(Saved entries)
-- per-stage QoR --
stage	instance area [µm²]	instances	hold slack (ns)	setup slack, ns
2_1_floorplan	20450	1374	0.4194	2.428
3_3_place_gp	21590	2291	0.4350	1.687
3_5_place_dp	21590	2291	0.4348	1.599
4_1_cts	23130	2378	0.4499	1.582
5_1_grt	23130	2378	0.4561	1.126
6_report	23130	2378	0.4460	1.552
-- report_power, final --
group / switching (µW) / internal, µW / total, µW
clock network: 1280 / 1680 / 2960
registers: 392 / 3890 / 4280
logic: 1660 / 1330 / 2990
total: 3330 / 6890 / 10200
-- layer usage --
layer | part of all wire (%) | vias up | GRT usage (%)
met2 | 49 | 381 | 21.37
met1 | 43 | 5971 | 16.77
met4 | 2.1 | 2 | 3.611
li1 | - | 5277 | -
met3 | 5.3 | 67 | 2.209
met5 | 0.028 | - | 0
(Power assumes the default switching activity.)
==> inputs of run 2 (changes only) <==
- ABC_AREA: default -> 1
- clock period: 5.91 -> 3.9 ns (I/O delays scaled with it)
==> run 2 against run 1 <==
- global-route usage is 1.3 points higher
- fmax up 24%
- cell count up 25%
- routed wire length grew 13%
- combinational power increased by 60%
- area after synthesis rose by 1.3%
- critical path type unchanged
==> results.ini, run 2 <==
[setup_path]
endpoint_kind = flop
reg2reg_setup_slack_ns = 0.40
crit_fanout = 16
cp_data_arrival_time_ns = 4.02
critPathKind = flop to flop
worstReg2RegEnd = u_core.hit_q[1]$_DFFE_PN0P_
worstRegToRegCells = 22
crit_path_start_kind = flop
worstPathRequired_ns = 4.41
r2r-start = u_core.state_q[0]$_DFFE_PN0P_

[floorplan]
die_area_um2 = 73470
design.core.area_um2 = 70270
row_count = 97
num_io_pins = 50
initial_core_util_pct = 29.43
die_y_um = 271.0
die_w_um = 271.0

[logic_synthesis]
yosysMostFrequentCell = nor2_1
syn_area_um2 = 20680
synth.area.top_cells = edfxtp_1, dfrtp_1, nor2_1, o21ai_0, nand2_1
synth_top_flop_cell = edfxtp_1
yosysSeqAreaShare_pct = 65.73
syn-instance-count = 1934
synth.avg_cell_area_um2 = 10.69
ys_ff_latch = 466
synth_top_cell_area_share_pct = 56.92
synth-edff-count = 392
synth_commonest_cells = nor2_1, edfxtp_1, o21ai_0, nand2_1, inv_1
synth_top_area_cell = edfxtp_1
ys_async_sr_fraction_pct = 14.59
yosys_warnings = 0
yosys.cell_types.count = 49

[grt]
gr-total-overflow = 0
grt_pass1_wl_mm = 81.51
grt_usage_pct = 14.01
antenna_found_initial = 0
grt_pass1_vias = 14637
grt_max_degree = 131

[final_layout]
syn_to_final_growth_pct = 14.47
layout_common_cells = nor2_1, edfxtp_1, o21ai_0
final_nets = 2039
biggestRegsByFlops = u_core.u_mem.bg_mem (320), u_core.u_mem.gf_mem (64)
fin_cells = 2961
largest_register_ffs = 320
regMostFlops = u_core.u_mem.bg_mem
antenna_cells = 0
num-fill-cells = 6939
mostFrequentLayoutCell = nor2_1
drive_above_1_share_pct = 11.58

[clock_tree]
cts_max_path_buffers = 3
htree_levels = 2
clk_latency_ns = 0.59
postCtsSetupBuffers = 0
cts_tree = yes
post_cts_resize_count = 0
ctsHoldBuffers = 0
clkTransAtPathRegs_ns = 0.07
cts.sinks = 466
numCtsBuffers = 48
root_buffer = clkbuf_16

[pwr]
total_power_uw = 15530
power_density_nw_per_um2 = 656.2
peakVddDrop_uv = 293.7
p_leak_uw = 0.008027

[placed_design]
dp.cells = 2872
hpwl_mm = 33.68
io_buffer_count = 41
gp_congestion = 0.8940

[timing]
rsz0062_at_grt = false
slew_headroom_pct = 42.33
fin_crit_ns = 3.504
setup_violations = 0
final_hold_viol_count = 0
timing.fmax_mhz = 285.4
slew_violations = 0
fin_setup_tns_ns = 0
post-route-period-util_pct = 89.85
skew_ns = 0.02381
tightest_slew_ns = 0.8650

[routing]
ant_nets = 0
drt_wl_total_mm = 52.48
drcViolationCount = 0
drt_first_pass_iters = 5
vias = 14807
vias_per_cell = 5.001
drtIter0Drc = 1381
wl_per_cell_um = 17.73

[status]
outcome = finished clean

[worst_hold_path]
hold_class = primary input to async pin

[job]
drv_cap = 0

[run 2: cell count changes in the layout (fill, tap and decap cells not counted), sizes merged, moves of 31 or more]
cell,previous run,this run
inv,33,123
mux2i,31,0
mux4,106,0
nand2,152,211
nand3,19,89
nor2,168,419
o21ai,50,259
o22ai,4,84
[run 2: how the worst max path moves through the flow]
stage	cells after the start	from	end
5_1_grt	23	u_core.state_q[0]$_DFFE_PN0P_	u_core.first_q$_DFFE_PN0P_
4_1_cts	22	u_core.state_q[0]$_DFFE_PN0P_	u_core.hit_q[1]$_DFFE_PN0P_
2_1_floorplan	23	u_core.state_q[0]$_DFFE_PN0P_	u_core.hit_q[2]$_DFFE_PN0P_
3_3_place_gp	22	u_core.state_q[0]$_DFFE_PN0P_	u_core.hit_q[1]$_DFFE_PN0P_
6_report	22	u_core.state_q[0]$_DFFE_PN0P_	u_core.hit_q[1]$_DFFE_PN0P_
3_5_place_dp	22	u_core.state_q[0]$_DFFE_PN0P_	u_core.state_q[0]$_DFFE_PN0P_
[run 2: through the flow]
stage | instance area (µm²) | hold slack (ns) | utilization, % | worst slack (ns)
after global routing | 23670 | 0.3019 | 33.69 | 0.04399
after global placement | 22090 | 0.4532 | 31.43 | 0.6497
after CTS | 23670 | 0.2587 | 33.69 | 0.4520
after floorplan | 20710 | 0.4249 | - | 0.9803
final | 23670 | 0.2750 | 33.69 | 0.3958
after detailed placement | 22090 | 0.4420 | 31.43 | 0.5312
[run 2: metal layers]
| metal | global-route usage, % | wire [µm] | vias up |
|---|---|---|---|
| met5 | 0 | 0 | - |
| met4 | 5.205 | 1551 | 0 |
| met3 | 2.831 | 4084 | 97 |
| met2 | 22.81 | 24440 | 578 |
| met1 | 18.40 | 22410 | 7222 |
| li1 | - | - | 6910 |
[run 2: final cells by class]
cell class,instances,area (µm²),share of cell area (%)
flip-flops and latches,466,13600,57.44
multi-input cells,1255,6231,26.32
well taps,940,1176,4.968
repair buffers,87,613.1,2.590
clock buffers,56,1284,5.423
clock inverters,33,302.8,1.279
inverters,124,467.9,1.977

- _Task description_:
Looking at the entries above, copy out every line in which "metal" occurs.

- _Answer space_:
[run 2: metal layers]
| metal | global-route usage, % | wire [µm] | vias up |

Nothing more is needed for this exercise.